Core Concepts
The ExBLAS approach can provide reproducible and accurate results for the pipelined Bi-Conjugate Gradient Stabilized (p-BiCGStab) method, avoiding the need for residual replacement techniques.
Abstract
This paper explores the use of the ExBLAS approach to ensure numerical reliability and accuracy in the pipelined Bi-Conjugate Gradient Stabilized (p-BiCGStab) method, as an alternative to the residual replacement technique. The key highlights are:
The BiCGStab and p-BiCGStab methods are introduced, with the latter optimizing for parallel performance by reducing communication bottlenecks. However, the mathematical equivalence of these methods can lead to divergent numerical results due to the non-associativity of floating-point operations.

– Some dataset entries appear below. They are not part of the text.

interface hsvg_csr_if;
   logic                           valid;
   logic                           ready;
   logic [hsvg_pkg::CSR_IDX_W-1:0] index;
   logic [hsvg_pkg::CSR_DAT_W-1:0] data;
   modport source (output valid, index, data, input ready);
   modport sink   (input valid, index, data, output ready);
endinterface

File: src/hand_shape_vertex_generator.sv
// hand shape vertex generator top level: sequencer, multiply, divide and output stages
// depends on hsvg_pkg and the interfaces in hsvg_if
// each primitive passes the stage 1 to 3 registers, then the result register
// throughput: one primitive per cycle, 3 to 10 primitives per item by style;
// set by the step sequencer, which a stalled result channel holds
// the next item is taken in the cycle its predecessor's last primitive issues
// reset: synchronous, clears the pipeline valids and loads the register defaults
module hand_shape_vertex_generator (
   input  logic               clock,
   input  logic               reset,
   hsvg_req_if.sink           req_ch,
   hsvg_rsp_if.source         rsp_ch,
   hsvg_csr_if.sink           csr_ch
);

   // registers
   logic [2:0]        hand_style_ff;
   logic [7:0]        hand_length_ff;
   logic [6:0]        tail_length_ff;
   logic signed [7:0] middle_distance_ff;
   logic [7:0]        main_width_ff;
   logic [7:0]        second_width_ff;

   always_ff @(posedge clock) begin
      if (reset) begin
         hand_style_ff      <= hsvg_pkg::STYLE_SQUARE;
         hand_length_ff     <= '0;
         tail_length_ff     <= '0;
         middle_distance_ff <= '0;
         main_width_ff      <= 8'd1;
         second_width_ff    <= 8'd1;
      end else if (csr_ch.valid) begin
         case (csr_ch.index)
            hsvg_pkg::CSR_HAND_STYLE:      hand_style_ff      <= csr_ch.data[2:0];
            hsvg_pkg::CSR_HAND_LENGTH:     hand_length_ff     <= csr_ch.data;
            hsvg_pkg::CSR_TAIL_LENGTH:     tail_length_ff     <= csr_ch.data[6:0];
            hsvg_pkg::CSR_MIDDLE_DISTANCE: middle_distance_ff <= $signed(csr_ch.data);
            hsvg_pkg::CSR_MAIN_WIDTH:      main_width_ff      <= csr_ch.data;
            hsvg_pkg::CSR_SECOND_WIDTH:    second_width_ff    <= csr_ch.data;
            default: ;
         endcase
      end
   end

   assign csr_ch.ready = 1'b1;

   // derived distances
   logic signed [hsvg_pkg::AW-1:0] dist_l, dist_b, dist_m, dist_mid, dist_back;
   logic signed [hsvg_pkg::AW-1:0] dist_sum, dist_apex, dist_lm;
   logic signed [8:0]              back_px;
   logic [hsvg_pkg::HW-1:0]        half_main, half_second;
   logic                           thin_main, thin_second, apex_ok;

   always_comb begin
      dist_l   = $signed(hsvg_pkg::AW'(hand_length_ff) << hsvg_pkg::FRAC_BITS);
      dist_b   = -$signed(hsvg_pkg::AW'(tail_length_ff) << hsvg_pkg::FRAC_BITS);
      dist_m   = hsvg_pkg::AW'(middle_distance_ff) <<< hsvg_pkg::FRAC_BITS;
      dist_mid = (dist_m > dist_l) ? dist_l : dist_m;
      back_px  = (9'(middle_distance_ff) > $signed({2'b00, tail_length_ff}))
                 ? 9'(middle_distance_ff) : $signed({2'b00, tail_length_ff});
      dist_back = -(hsvg_pkg::AW'(back_px) <<< hsvg_pkg::FRAC_BITS);
      dist_sum  = dist_l + dist_b;
      // halve toward zero
      dist_apex = ((dist_sum + $signed({{(hsvg_pkg::AW-1){1'b0}},
                                        dist_sum[hsvg_pkg::AW-1]})) >>> 1) + dist_m;
      dist_lm   = dist_l + dist_m;
      apex_ok   = dist_apex > dist_l;
      half_main   = (main_width_ff == '0) ? hsvg_pkg::HW'(1 << (hsvg_pkg::FRAC_BITS - 1))
                    : hsvg_pkg::HW'(main_width_ff) << (hsvg_pkg::FRAC_BITS - 1);
      half_second = (second_width_ff == '0) ? hsvg_pkg::HW'(1 << (hsvg_pkg::FRAC_BITS - 1))
                    : hsvg_pkg::HW'(second_width_ff) << (hsvg_pkg::FRAC_BITS - 1);
      thin_main   = main_width_ff < 8'd3;
      thin_second = second_width_ff < 8'd3;
   end

   // sequencer stage
   logic               busy_ff, busy_in;
   logic [3:0]         step_ff, step_in;
   logic signed [15:0] piv_x_ff, piv_y_ff;
   logic signed [16:0] sin_ff, cos_ff;
   logic               advance, accept, issue;
   hsvg_pkg::prim_desc_type desc;

   function automatic hsvg_pkg::prim_desc_type mk(
      input int circ, input int sh, input int vi,
      input hsvg_pkg::axis_sel_type ax, input hsvg_pkg::side_type sd,
      input int hsec, input int tsec, input int lst);
      hsvg_pkg::prim_desc_type d;
      d.is_circle    = 1'(circ);
      d.shape_index  = 2'(sh);
      d.vertex_index = 3'(vi);
      d.axis         = ax;
      d.side         = sd;
      d.half_second  = 1'(hsec);
      d.thin_second  = 1'(tsec);
      d.last         = 1'(lst);
      return d;
   endfunction

   always_comb begin
      desc = mk(0, 0, 0, hsvg_pkg::AX_B, hsvg_pkg::SD_NONE, 0, 0, 1);
      unique case (hand_style_ff)
         hsvg_pkg::STYLE_TRIANGLE: begin
            unique case (step_ff)
               4'd0: desc = mk(0, 0, 0, hsvg_pkg::AX_B, hsvg_pkg::SD_NEG,  0, 0, 0);
               4'd1: desc = mk(0, 0, 1, hsvg_pkg::AX_B, hsvg_pkg::SD_POS,  0, 0, 0);
               default: desc = mk(0, 0, 2, hsvg_pkg::AX_L, hsvg_pkg::SD_NONE, 0, 0, 1);
            endcase
         end
         hsvg_pkg::STYLE_DAUPHINE: begin
            unique case (step_ff)
               4'd0: desc = mk(0, 0, 0, hsvg_pkg::AX_BACK, hsvg_pkg::SD_NONE, 0, 0, 0);
               4'd1: desc = mk(0, 0, 1, hsvg_pkg::AX_M,    hsvg_pkg::SD_NEG,  0, 0, 0);
               4'd2: desc = mk(0, 0, 2, hsvg_pkg::AX_L,    hsvg_pkg::SD_NONE, 0, 0, 0);
               default: desc = mk(0, 0, 3, hsvg_pkg::AX_M, hsvg_pkg::SD_POS,  0, 0, 1);
            endcase
         end
         hsvg_pkg::STYLE_SWORD: begin
            unique case (step_ff)
               4'd0: desc = mk(0, 0, 0, hsvg_pkg::AX_B,   hsvg_pkg::SD_NEG,  0, 0, 0);
               4'd1: desc = mk(0, 0, 1, hsvg_pkg::AX_MID, hsvg_pkg::SD_NEG,  1, 0, 0);
               4'd2: desc = mk(0, 0, 2, hsvg_pkg::AX_L,   hsvg_pkg::SD_NONE, 0, 0, 0);
               4'd3: desc = mk(0, 0, 3, hsvg_pkg::AX_MID, hsvg_pkg::SD_POS,  1, 0, 0);
               default: desc = mk(0, 0, 4, hsvg_pkg::AX_B, hsvg_pkg::SD_POS, 0, 0, 1);
            endcase
         end
         hsvg_pkg::STYLE_POMME: begin
            unique case (step_ff)
               4'd0: desc = mk(0, 0, 0, hsvg_pkg::AX_M, hsvg_pkg::SD_NEG,  0, 0, 0);
               4'd1: desc = mk(0, 0, 1, hsvg_pkg::AX_M, hsvg_pkg::SD_POS,  0, 0, 0);
               4'd2: desc = mk(0, 0, 2, hsvg_pkg::AX_L, hsvg_pkg::SD_POS,  0, 0, 0);
               4'd3: desc = mk(0, 0, 3, hsvg_pkg::AX_L, hsvg_pkg::SD_NEG,  0, 0, 0);
               4'd4: desc = mk(0, 1, 0, hsvg_pkg::AX_B, hsvg_pkg::SD_NEG,  1, 1, 0);
               4'd5: desc = mk(0, 1, 1, hsvg_pkg::AX_B, hsvg_pkg::SD_POS,  1, 1, 0);
               4'd6: desc = mk(0, 1, 2, hsvg_pkg::AX_M, hsvg_pkg::SD_POS,  1, 1, 0);
               4'd7: desc = mk(0, 1, 3, hsvg_pkg::AX_M, hsvg_pkg::SD_NEG,  1, 1, 0);
               4'd8: desc = mk(1, 0, 0, hsvg_pkg::AX_M, hsvg_pkg::SD_NONE, 0, 0, 0);
               default: desc = mk(1, 1, 0, hsvg_pkg::AX_L, hsvg_pkg::SD_NONE, 0, 0, 1);
            endcase
         end
         hsvg_pkg::STYLE_SPADE: begin
            unique case (step_ff)
               4'd0: desc = mk(0, 0, 0, hsvg_pkg::AX_B,    hsvg_pkg::SD_NEG,  0, 0, 0);
               4'd1: desc = mk(0, 0, 1, hsvg_pkg::AX_B,    hsvg_pkg::SD_POS,  0, 0, 0);
               4'd2: desc = mk(0, 0, 2, hsvg_pkg::AX_L,    hsvg_pkg::SD_POS,  0, 0, 0);
               4'd3: desc = mk(0, 0, 3, hsvg_pkg::AX_L,    hsvg_pkg::SD_NEG,  0, 0, 0);
               4'd4: desc = mk(0, 1, 0, hsvg_pkg::AX_L,    hsvg_pkg::SD_NEG,  1, 1, 0);
               4'd5: desc = mk(0, 1, 1, hsvg_pkg::AX_L,    hsvg_pkg::SD_POS,  1, 1, 0);
               4'd6: desc = mk(0, 1, 2, hsvg_pkg::AX_APEX, hsvg_pkg::SD_NONE, 1, 1, 0);
               4'd7: desc = mk(1, 0, 0, hsvg_pkg::AX_B,    hsvg_pkg::SD_NONE, 0, 0, 0);
               4'd8: desc = mk(1, 1, 0, hsvg_pkg::AX_L,    hsvg_pkg::SD_NONE, 0, 0, 0);
               default: desc = mk(1, 2, 0, hsvg_pkg::AX_L, hsvg_pkg::SD_NONE, 1, 1, 1);
            endcase
         end
         hsvg_pkg::STYLE_ARROW: begin
            unique case (step_ff)
               4'd0: desc = mk(0, 0, 0, hsvg_pkg::AX_B, hsvg_pkg::SD_NEG,  0, 0, 0);
               4'd1: desc = mk(0, 0, 1, hsvg_pkg::AX_B, hsvg_pkg::SD_POS,  0, 0, 0);
               4'd2: desc = mk(0, 0, 2, hsvg_pkg::AX_L, hsvg_pkg::SD_NONE, 0, 0, 0);
               4'd3: desc = mk(0, 1, 0, hsvg_pkg::AX_L, hsvg_pkg::SD_NEG,  1, 1, 0);
               4'd4: desc = mk(0, 1, 1, hsvg_pkg::AX_L, hsvg_pkg::SD_POS,  1, 1, 0);
               default: desc = mk(0, 1, 2, hsvg_pkg::AX_LM, hsvg_pkg::SD_NONE, 1, 1, 1);
            endcase
         end
         default: begin
            // flat capsule, the dot style adds round caps
            unique case (step_ff)
               4'd0: desc = mk(0, 0, 0, hsvg_pkg::AX_B, hsvg_pkg::SD_NEG, 0, 0, 0);
               4'd1: desc = mk(0, 0, 1, hsvg_pkg::AX_B, hsvg_pkg::SD_POS, 0, 0, 0);
               4'd2: desc = mk(0, 0, 2, hsvg_pkg::AX_L, hsvg_pkg::SD_POS, 0, 0, 0);
               4'd3: desc = mk(0, 0, 3, hsvg_pkg::AX_L, hsvg_pkg::SD_NEG, 0, 0,
                               int'(hand_style_ff != hsvg_pkg::STYLE_DOT));
               4'd4: desc = mk(1, 0, 0, hsvg_pkg::AX_B, hsvg_pkg::SD_NONE, 0, 0, 0);
               default: desc = mk(1, 1, 0, hsvg_pkg::AX_L, hsvg_pkg::SD_NONE, 0, 0, 1);
            endcase
         end
      endcase
   end

   logic rsp_valid_ff;
   assign advance      = !rsp_valid_ff || rsp_ch.ready;
   assign issue        = busy_ff && advance;
   assign req_ch.ready = !busy_ff || (advance && desc.last);
   assign accept       = req_ch.valid && req_ch.ready;

   always_comb begin
      busy_in = busy_ff;
      step_in = step_ff;
      if (issue) begin
         busy_in = !desc.last;
         // spade without its point skips polygon 1
         if (hand_style_ff == hsvg_pkg::STYLE_SPADE && step_ff == 4'd3 && !apex_ok) begin
            step_in = 4'd7;
         end else begin
            step_in = step_ff + 4'd1;
         end
      end
      if (accept) begin
         busy_in = 1'b1;
         step_in = '0;
      end
   end

   always_ff @(posedge clock) begin
      if (reset) begin
         busy_ff <= 1'b0;
         step_ff <= '0;
      end else begin
         busy_ff <= busy_in;
         step_ff <= step_in;
      end
   end

   always_ff @(posedge clock) begin
      if (accept) begin
         piv_x_ff <= req_ch.pivot_x;
         piv_y_ff <= req_ch.pivot_y;
         sin_ff   <= req_ch.sin_value;
         cos_ff   <= req_ch.cos_value;
      end
   end

   // stage 1: selected distance and half-width
   logic                           s1_valid_ff, s2_valid_ff, s3_valid_ff;
   hsvg_pkg::prim_desc_type        s1_desc_ff, s2_desc_ff, s3_desc_ff;
   logic                           s1_thin_ff, s2_thin_ff, s3_thin_ff;
   logic signed [hsvg_pkg::AW-1:0] s1_axis_in, s1_axis_ff;
   logic [hsvg_pkg::HW-1:0]        s1_half_ff, s2_half_ff, s3_half_ff;
   logic signed [15:0]             s1_px_ff, s1_py_ff, s2_px_ff, s2_py_ff, s3_px_ff, s3_py_ff;
   logic signed [16:0]             s1_sin_ff, s1_cos_ff;

   always_comb begin
      case (desc.axis)
         hsvg_pkg::AX_L:    s1_axis_in = dist_l;
         hsvg_pkg::AX_M:    s1_axis_in = dist_m;
         hsvg_pkg::AX_MID:  s1_axis_in = dist_mid;
         hsvg_pkg::AX_BACK: s1_axis_in = dist_back;
         hsvg_pkg::AX_APEX: s1_axis_in = dist_apex;
         hsvg_pkg::AX_LM:   s1_axis_in = dist_lm;
         default:           s1_axis_in = dist_b;
      endcase
   end

   // stage 2: products, stage 3: quotients
   logic signed [hsvg_pkg::PW-1:0] s2_pas_ff, s2_pac_ff, s2_phc_ff, s2_phs_ff;
   logic signed [hsvg_pkg::QW-1:0] s3_qas_ff, s3_qac_ff, s3_qhc_ff, s3_qhs_ff;
   logic signed [hsvg_pkg::HW:0]   s1_half_s;

   assign s1_half_s = $signed({1'b0, s1_half_ff});

   always_ff @(posedge clock) begin
      if (reset) begin
         s1_valid_ff <= 1'b0;
         s2_valid_ff <= 1'b0;
         s3_valid_ff <= 1'b0;
      end else if (advance) begin
         s1_valid_ff <= issue;
         s2_valid_ff <= s1_valid_ff;
         s3_valid_ff <= s2_valid_ff;
      end
   end

   always_ff @(posedge clock) begin
      if (advance) begin
         s1_desc_ff <= desc;
         s1_thin_ff <= desc.thin_second ? thin_second : thin_main;
         s1_axis_ff <= s1_axis_in;
         s1_half_ff <= desc.half_second ? half_second : half_main;
         s1_px_ff   <= piv_x_ff;
         s1_py_ff   <= piv_y_ff;
         s1_sin_ff  <= sin_ff;
         s1_cos_ff  <= cos_ff;

         s2_desc_ff <= s1_desc_ff;
         s2_thin_ff <= s1_thin_ff;
         s2_half_ff <= s1_half_ff;
         s2_px_ff   <= s1_px_ff;
         s2_py_ff   <= s1_py_ff;
         s2_pas_ff  <= hsvg_pkg::PW'(s1_axis_ff * s1_sin_ff);
         s2_pac_ff  <= hsvg_pkg::PW'(s1_axis_ff * s1_cos_ff);
         s2_phc_ff  <= hsvg_pkg::PW'(s1_half_s * s1_cos_ff);
         s2_phs_ff  <= hsvg_pkg::PW'(s1_half_s * s1_sin_ff);

         s3_desc_ff <= s2_desc_ff;
         s3_thin_ff <= s2_thin_ff;
         s3_half_ff <= s2_half_ff;
         s3_px_ff   <= s2_px_ff;
         s3_py_ff   <= s2_py_ff;
         s3_qas_ff  <= hsvg_pkg::div_trig(s2_pas_ff);
         s3_qac_ff  <= hsvg_pkg::div_trig(s2_pac_ff);
         s3_qhc_ff  <= hsvg_pkg::div_trig(s2_phc_ff);
         s3_qhs_ff  <= hsvg_pkg::div_trig(s2_phs_ff);
      end
   end

   // stage 4: point assembly into the result register
   logic signed [18:0] sum_x, sum_y, off_x, off_y;

   always_comb begin
      case (s3_desc_ff.side)
         hsvg_pkg::SD_NEG: begin
            off_x = -19'(s3_qhc_ff);
            off_y = -19'(s3_qhs_ff);
         end
         hsvg_pkg::SD_POS: begin
            off_x = 19'(s3_qhc_ff);
            off_y = 19'(s3_qhs_ff);
         end
         default: begin
            off_x = '0;
            off_y = '0;
         end
      endcase
      sum_x = 19'(s3_px_ff) + 19'(s3_qas_ff) + off_x;
      sum_y = 19'(s3_py_ff) - 19'(s3_qac_ff) + off_y;
   end

   always_ff @(posedge clock) begin
      if (reset) begin
         rsp_valid_ff <= 1'b0;
      end else if (advance) begin
         rsp_valid_ff <= s3_valid_ff;
      end
   end

   always_ff @(posedge clock) begin
      if (advance) begin
         rsp_ch.is_circle    <= s3_desc_ff.is_circle;
         rsp_ch.shape_index  <= s3_desc_ff.shape_index;
         rsp_ch.vertex_index <= s3_desc_ff.vertex_index;
         rsp_ch.point_x      <= sum_x[17:0];
         rsp_ch.point_y      <= sum_y[17:0];
         rsp_ch.radius       <= s3_desc_ff.is_circle ? s3_half_ff : '0;
         rsp_ch.thin_mark    <= s3_thin_ff;
         rsp_ch.last_item    <= s3_desc_ff.last;
      end
   end

   assign rsp_ch.valid = rsp_valid_ff;

endmodule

To stabilize the deviation in p-BiCGStab, the residual replacement technique was previously proposed. This paper instead explores the use of the ExBLAS approach, which combines long accumulators and floating-point expansions to provide reproducible and accurate results.
Numerical experiments are conducted on a set of sparse matrices from the SuiteSparse Matrix Collection. The results show that the p-BiCGStabExBLAS method consistently outperforms the conventional p-BiCGStab in terms of convergence rates and numerical reliability, especially for higher tolerance levels (10^-9).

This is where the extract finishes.